Dari jendela tampak bintang yang bertabur menghiasi malam, cukup indah, tapi tetap gelap. Nadira meringkuk sambil melihat darah yang menempel di punggung tangannya, sisa saat ia mengelap ujung bibir yang terluka.
“Kau sudah puas?” tanya Rangga dengan sinis.
Pria tersebut menyimpan kebencian yang teramat sangat pada perempuan yang berpredikat sebagai istrinya itu. Dia bahkan telah tinggal di apartemen dan tak pernah pulang ke rumah dalam lima tahun terakhir.

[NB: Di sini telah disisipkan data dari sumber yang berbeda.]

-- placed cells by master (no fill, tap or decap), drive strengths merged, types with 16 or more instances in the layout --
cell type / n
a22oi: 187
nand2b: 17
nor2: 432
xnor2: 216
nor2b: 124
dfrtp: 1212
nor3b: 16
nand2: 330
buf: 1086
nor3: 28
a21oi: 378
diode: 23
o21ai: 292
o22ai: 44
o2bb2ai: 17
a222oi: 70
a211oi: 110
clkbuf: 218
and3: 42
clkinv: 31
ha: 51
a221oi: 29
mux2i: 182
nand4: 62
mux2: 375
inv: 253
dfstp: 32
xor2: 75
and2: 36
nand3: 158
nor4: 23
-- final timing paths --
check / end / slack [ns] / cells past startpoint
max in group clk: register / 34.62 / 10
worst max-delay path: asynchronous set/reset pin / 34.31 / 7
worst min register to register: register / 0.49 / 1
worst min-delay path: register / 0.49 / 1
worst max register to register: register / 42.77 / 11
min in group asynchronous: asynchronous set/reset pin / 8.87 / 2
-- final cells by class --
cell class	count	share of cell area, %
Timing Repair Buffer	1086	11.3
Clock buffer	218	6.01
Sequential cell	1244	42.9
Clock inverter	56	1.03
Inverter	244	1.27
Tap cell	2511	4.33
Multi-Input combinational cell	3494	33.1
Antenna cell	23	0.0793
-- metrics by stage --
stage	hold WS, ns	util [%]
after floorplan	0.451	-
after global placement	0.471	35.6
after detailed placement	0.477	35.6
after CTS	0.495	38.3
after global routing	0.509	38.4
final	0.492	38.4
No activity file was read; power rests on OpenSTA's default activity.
--- src/design/dtc_defines.vh ---
// constants for the dynamic termination control block
// assumes mclk at 25 MHz and a sampled command clock of 320 ns
`ifndef DTC_DEFINES_VH
`define DTC_DEFINES_VH

// ----------------------------------------
// register offsets
// ----------------------------------------
`define DTC_OFS_MODE_REG_ONE 4'h0
`define DTC_OFS_MODE_REG_TWO 4'h4
`define DTC_OFS_LATENCY 4'h8
`define DTC_OFS_STATUS 4'hc

// ----------------------------------------
// field positions and reset values
// ----------------------------------------
`define DTC_NOM_LSB 0
`define DTC_WR_LSB 0
`define DTC_CWL_LSB 0
`define DTC_AL_LSB 4
`define DTC_RST_NOM 3'h0
`define DTC_RST_WR 2'h0
`define DTC_RST_CWL 4'h5
`define DTC_RST_AL 4'h0

// ----------------------------------------
// timing
// ----------------------------------------
`define DTC_WL_OFFSET 2
`define DTC_CHOP_HOLD 4
`define DTC_FULL_HOLD 6
`define DTC_CK_PERIOD_NS 320
`define DTC_MCLK_PERIOD_NS 40
`define DTC_SKEW_MAX_TENTHS 7

// ----------------------------------------
// termination values in ohm
// ----------------------------------------
`define DTC_OHM_20 8'h14
`define DTC_OHM_30 8'h1e
`define DTC_OHM_40 8'h28
`define DTC_OHM_60 8'h3c
`define DTC_OHM_120 8'h78

`endif

--- src/design/dtc_core.v ---
// dynamic termination control: picks nominal or write termination strength
// assumes command clock, pin and write command come from outside mclk domain
//
// Decided for this implementation: the address map and the strobed register port.
`timescale 1ns/10ps
`include "dtc_defines.vh"

module dtc_core #(
  parameter HIST_DEPTH = 40,
  parameter CK_PERIOD_NS = `DTC_CK_PERIOD_NS
) (
  input wire mclk_i,
  input wire rst_i,
  input wire [3:0] addr_i,
  input wire [31:0] wdata_i,
  input wire wr_i,
  input wire rd_i,
  output reg [31:0] rdata_o,
  input wire cmd_clk_i,
  input wire termination_pin_i,
  input wire cmd_write_i,
  input wire cmd_chop_i,
  output reg term_on_o,
  output reg write_sel_o,
  output reg [7:0] term_ohms_o,
  output reg term_undefined_o,
  output reg code_reserved_o
);

  // undefined window after a change, longest time rounded down, at least one
  localparam integer SKEW_RAW =
    (CK_PERIOD_NS * `DTC_SKEW_MAX_TENTHS / 10) / `DTC_MCLK_PERIOD_NS;
  // the settle counter is four bits wide, so the window saturates at 15 mclk
  localparam integer SKEW_INT = (SKEW_RAW < 1) ? 1 : ((SKEW_RAW > 15) ? 15 : SKEW_RAW);
  localparam [3:0] SKEW_CYC = SKEW_INT[3:0];

  // latency offset and window lengths at the width of the latency sum
  localparam [4:0] WL_OFS = `DTC_WL_OFFSET;
  localparam [4:0] CHOP_LEN = `DTC_CHOP_HOLD;
  localparam [4:0] FULL_LEN = `DTC_FULL_HOLD;

  // ----------------------------------------
  // operating notes
  // ----------------------------------------
  // every link input crosses two flip-flops, so a command clock edge is seen
  // about two mclk late; pin, write and chop share that delay and stay aligned.
  // the controller must hold pin, write and chop steady around each rising
  // command clock edge, since they are sampled through the same delay.
  // the history must be deeper than the largest latency plus the full window,
  // otherwise late taps read zero and the write window is cut short.
  // the latency fields are used live; changing them while the link is busy
  // shifts every pending window, so software changes them only when idle.
  // a write that meets a pin-derived off state leaves termination off at zero ohm.
  // the write field at zero disables switching, so writes see nominal strength.
  // every change of state, off included, opens the settling window, during
  // which the applied strength must be treated as unknown by the far side.
  // reserved codes give zero ohm and raise the reserved flag; nothing else
  // about them is guarded here.
  // a latency sum below two clamps to zero rather than wrapping round.

  // ----------------------------------------
  // decode functions
  // ----------------------------------------

  // nominal field to ohm, zero for off or reserved
  function [7:0] nom_ohms;
    input [2:0] code;
    begin
      case (code)
        3'h1: nom_ohms = `DTC_OHM_60;
        3'h2: nom_ohms = `DTC_OHM_120;
        3'h3: nom_ohms = `DTC_OHM_40;
        3'h4: nom_ohms = `DTC_OHM_20;
        3'h5: nom_ohms = `DTC_OHM_30;
        default: nom_ohms = 8'h00;
      endcase
    end
  endfunction

  // write field to ohm, zero for no switching or reserved
  function [7:0] wr_ohms;
    input [1:0] code;
    begin
      case (code)
        2'h1: wr_ohms = `DTC_OHM_60;
        2'h2: wr_ohms = `DTC_OHM_120;
        default: wr_ohms = 8'h00;
      endcase
    end
  endfunction

  // register decode, one-hot: mode one, mode two, latency, status
  function [3:0] reg_hit;
    input [3:0] a;
    begin
      if (a == `DTC_OFS_MODE_REG_ONE) begin
        reg_hit = 4'h1;
      end else if (a == `DTC_OFS_MODE_REG_TWO) begin
        reg_hit = 4'h2;
      end else if (a == `DTC_OFS_LATENCY) begin
        reg_hit = 4'h4;
      end else if (a == `DTC_OFS_STATUS) begin
        reg_hit = 4'h8;
      end else begin
        reg_hit = 4'h0;
      end
    end
  endfunction

  // reserved nominal codes, 110 and 111
  function nom_bad;
    input [2:0] code;
    begin
      nom_bad = code[2] & code[1];
    end
  endfunction

  // reserved write code, 11
  function wr_bad;
    input [1:0] code;
    begin
      wr_bad = &code;
    end
  endfunction

  // ----------------------------------------
  // registers
  // ----------------------------------------
  // register map, fields in the low bits, upper bits read zero:
  //   mode one  nominal strength code, three bits
  //   mode two  write strength code, two bits
  //   latency   column write latency in [3:0], additive latency in [7:4]
  //   status    ohms [7:0], on [8], write strength [9], settling [10], reserved [11]
  reg [2:0] nom_code_r;
  reg [1:0] wr_code_r;
  reg [3:0] cwl_r;
  reg [3:0] al_r;

  // software writes to the mode fields and latencies
  always @(posedge mclk_i) begin
    if (rst_i) begin
      nom_code_r <= `DTC_RST_NOM;
      wr_code_r <= `DTC_RST_WR;
      cwl_r <= `DTC_RST_CWL;
      al_r <= `DTC_RST_AL;
    end else if (wr_i) begin
      if (reg_hit(addr_i) == 4'h1) begin
        nom_code_r <= wdata_i[`DTC_NOM_LSB +: 3];
      end else if (reg_hit(addr_i) == 4'h2) begin
        wr_code_r <= wdata_i[`DTC_WR_LSB +: 2];
      end else if (reg_hit(addr_i) == 4'h4) begin
        cwl_r <= wdata_i[`DTC_CWL_LSB +: 4];
        al_r <= wdata_i[`DTC_AL_LSB +: 4];
      end
    end
  end

  // read data in the cycle after the strobe, zero otherwise
  always @(posedge mclk_i) begin
    if (rst_i) begin
      rdata_o <= 32'h0;
    end else if (rd_i) begin
      if (reg_hit(addr_i) == 4'h1) begin
        rdata_o <= {29'h0, nom_code_r};
      end else if (reg_hit(addr_i) == 4'h2) begin
        rdata_o <= {30'h0, wr_code_r};
      end else if (reg_hit(addr_i) == 4'h4) begin
        rdata_o <= {24'h0, al_r, cwl_r};
      end else if (reg_hit(addr_i) == 4'h8) begin
        rdata_o <= {20'h0, code_reserved_o, term_undefined_o, write_sel_o,
                    term_on_o, term_ohms_o};
      end else begin
        rdata_o <= 32'h0;
      end
    end else begin
      rdata_o <= 32'h0;
    end
  end

  // ----------------------------------------
  // link sampling
  // ----------------------------------------
  reg ck_prev_r;
  wire [3:0] link_raw;
  wire [3:0] link_s;

  // bit order of the sampled link vector
  assign link_raw = {cmd_chop_i, cmd_write_i, termination_pin_i, cmd_clk_i};

  // two flip-flops per link input; logic reads only the second
  genvar s;
  generate
    for (s = 0; s < 4; s = s + 1) begin : g_sync
      reg meta_r;
      reg sync_r;
      always @(posedge mclk_i) begin
        if (rst_i) begin
          meta_r <= 1'b0;
          sync_r <= 1'b0;
        end else begin
          meta_r <= link_raw[s];
          sync_r <= meta_r;
        end
      end
      assign link_s[s] = sync_r;
    end
  endgenerate

  // previous synchronised command clock for edge finding
  always @(posedge mclk_i) begin
    if (rst_i) begin
      ck_prev_r <= 1'b0;
    end else begin
      ck_prev_r <= link_s[0];
    end
  end

  // one-cycle enable on each rising command clock edge
  wire tick = link_s[0] & ~ck_prev_r;
  wire pin_s = link_s[1];
  wire wr_s = link_s[2];
  wire chop_s = link_s[3];

  // ----------------------------------------
  // latency and history
  // ----------------------------------------
  wire [4:0] wl = {1'b0, cwl_r} + {1'b0, al_r};
  // turn-on, turn-off and switch latencies are all write latency minus two
  wire [4:0] lat_nxt = (wl < WL_OFS) ? 5'h0 : wl - WL_OFS;
  wire dyn_en = |wr_code_r;
  reg [4:0] lat_r;

  // latency held in a flip-flop so the tap compares start from a register
  always @(posedge mclk_i) begin
    if (rst_i) begin
      lat_r <= 5'h0;
    end else begin
      lat_r <= lat_nxt;
    end
  end

  reg [HIST_DEPTH-1:0] pin_hist_r;
  reg [HIST_DEPTH-1:0] chop_hist_r;
  reg [HIST_DEPTH-1:0] full_hist_r;
  wire [HIST_DEPTH-1:0] pin_new = {pin_hist_r[HIST_DEPTH-2:0], pin_s};
  // every write variant counts, auto-precharge or not, chop picks the length
  wire [HIST_DEPTH-1:0] chop_new = {chop_hist_r[HIST_DEPTH-2:0], wr_s & chop_s};
  wire [HIST_DEPTH-1:0] full_new = {full_hist_r[HIST_DEPTH-2:0], wr_s & ~chop_s};

  // shift pin and write history once per command clock
  always @(posedge mclk_i) begin
    if (rst_i) begin
      pin_hist_r <= {HIST_DEPTH{1'b0}};
      chop_hist_r <= {HIST_DEPTH{1'b0}};
      full_hist_r <= {HIST_DEPTH{1'b0}};
    end else if (tick) begin
      pin_hist_r <= pin_new;
      chop_hist_r <= chop_new;
      full_hist_r <= full_new;
    end
  end

  // ----------------------------------------
  // termination decision
  // ----------------------------------------
  reg on_nxt;
  reg wsel_nxt;
  reg [7:0] ohms_nxt;
  wire [HIST_DEPTH-1:0] chop_win;
  wire [HIST_DEPTH-1:0] full_win;

  // one window test per history tap; tap g holds the write sampled g ticks ago
  genvar g;
  generate
    for (g = 0; g < HIST_DEPTH; g = g + 1) begin : g_tap
      localparam [6:0] TAP = g;
      wire [6:0] lo = {2'h0, lat_r};
      assign chop_win[g] = chop_new[g] & (TAP >= lo) &
                           (TAP < lo + {2'h0, CHOP_LEN});
      assign full_win[g] = full_new[g] & (TAP >= lo) &
                           (TAP < lo + {2'h0, FULL_LEN});
    end
  endgenerate

  // pin delayed by the latency sets on/off; an open write window selects strength
  always @* begin
    on_nxt = pin_new[lat_r];
    wsel_nxt = (|chop_win) | (|full_win);
    wsel_nxt = wsel_nxt & dyn_en;
    // nominal strength when on and no write window is open, zero ohm when off
    if (!on_nxt) begin
      ohms_nxt = 8'h00;
    end else if (wsel_nxt) begin
      ohms_nxt = wr_ohms(wr_code_r);
    end else begin
      ohms_nxt = nom_ohms(nom_code_r);
    end
  end

  // ----------------------------------------
  // outputs and change window
  // ----------------------------------------
  reg [3:0] skew_cnt_r;
  wire change = tick & ((on_nxt != term_on_o) | (ohms_nxt != term_ohms_o) |
                        ((wsel_nxt & on_nxt) != write_sel_o));

  // update the termination state on each command clock edge
  always @(posedge mclk_i) begin
    if (rst_i) begin
      term_on_o <= 1'b0;
      write_sel_o <= 1'b0;
      term_ohms_o <= 8'h00;
    end else if (tick) begin
      term_on_o <= on_nxt;
      write_sel_o <= wsel_nxt & on_nxt;
      term_ohms_o <= ohms_nxt;
    end
  end

  // value is undefined for the settling time after any change
  always @(posedge mclk_i) begin
    if (rst_i) begin
      skew_cnt_r <= 4'h0;
      term_undefined_o <= 1'b0;
    end else if (change) begin
      skew_cnt_r <= SKEW_CYC;
      term_undefined_o <= 1'b1;
    end else begin
      if (skew_cnt_r != 4'h0) begin
        skew_cnt_r <= skew_cnt_r - 4'h1;
      end
      term_undefined_o <= (skew_cnt_r > 4'h1);
    end
  end

  // flags a reserved code in either field
  always @(posedge mclk_i) begin
    if (rst_i) begin
      code_reserved_o <= 1'b0;
    end else begin
      code_reserved_o <= nom_bad(nom_code_r) | wr_bad(wr_code_r);
    end
  end

endmodule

Dalam memori Rangga, hanya kebencian dan kebencian yang selalu tersimpan setiap ia melihat Nadira.
Sesekali Nadira terbatuk, hal itu membuat Rangga menoleh ke arahnya. Dia mengerutkan kening, karena tiba-tiba saja batuknya Nadira sama sekali tak mau berhenti dan terus menerus.
Dengan sekali gerakan, Rangga meremas dagu Nadira hingga perempuan itu batuk tanpa sengaja di depannya.
“Lepas,” ujar Nadira sembari memalingkan wajah dan mengusap lagi bibirnya.
Rangga malah tersenyum miring dan tetap memegangi dagu perempuan itu. “Kau sakit?” tanya pria tersebut.
Nadira menatap nanar ke arah suaminya.
Tapi beberapa detik kemudian, Rangga berkata lagi sembari mencibir istrinya. “Apa kau berharap aku percaya dan peduli padamu? Kau ingin aku mengkhawatirkan dirimu?” tanya Rangga sekali lagi.
‘Uhuk!’ Kali ini Nadira benar-benar batuk dengan keras. Dia menepis tangan Rangga dengan paksa.
Jangankan menimpali ucapan pria yang merendahkannya, Nadira benar-benar tak bisa menahan batuk yang begitu menyakitkan.
Dia terus menerus batuk, sampai Rangga melihat bercak merah di atas selimut mereka.
“Kau bahkan sampai menyiapkan semuanya agar aku kasihan padamu, ya?” cibir pria itu lagi.
Tapi saat itu, Nadira tak merespons. Perempuan tersebut malah berbalik membelakangi Rangga dan dia meredakan batuknya dengan mengusap-usap area rusuk yang terasa sakit.
Pria yang penuh kebencian itu merasakan sesuatu saat melihat punggung polos yang membelakanginya tersebut sedang berusaha menenangkan batuk. Dia pun mendekat dan tangannya hampir menyentuh bahu Nadira.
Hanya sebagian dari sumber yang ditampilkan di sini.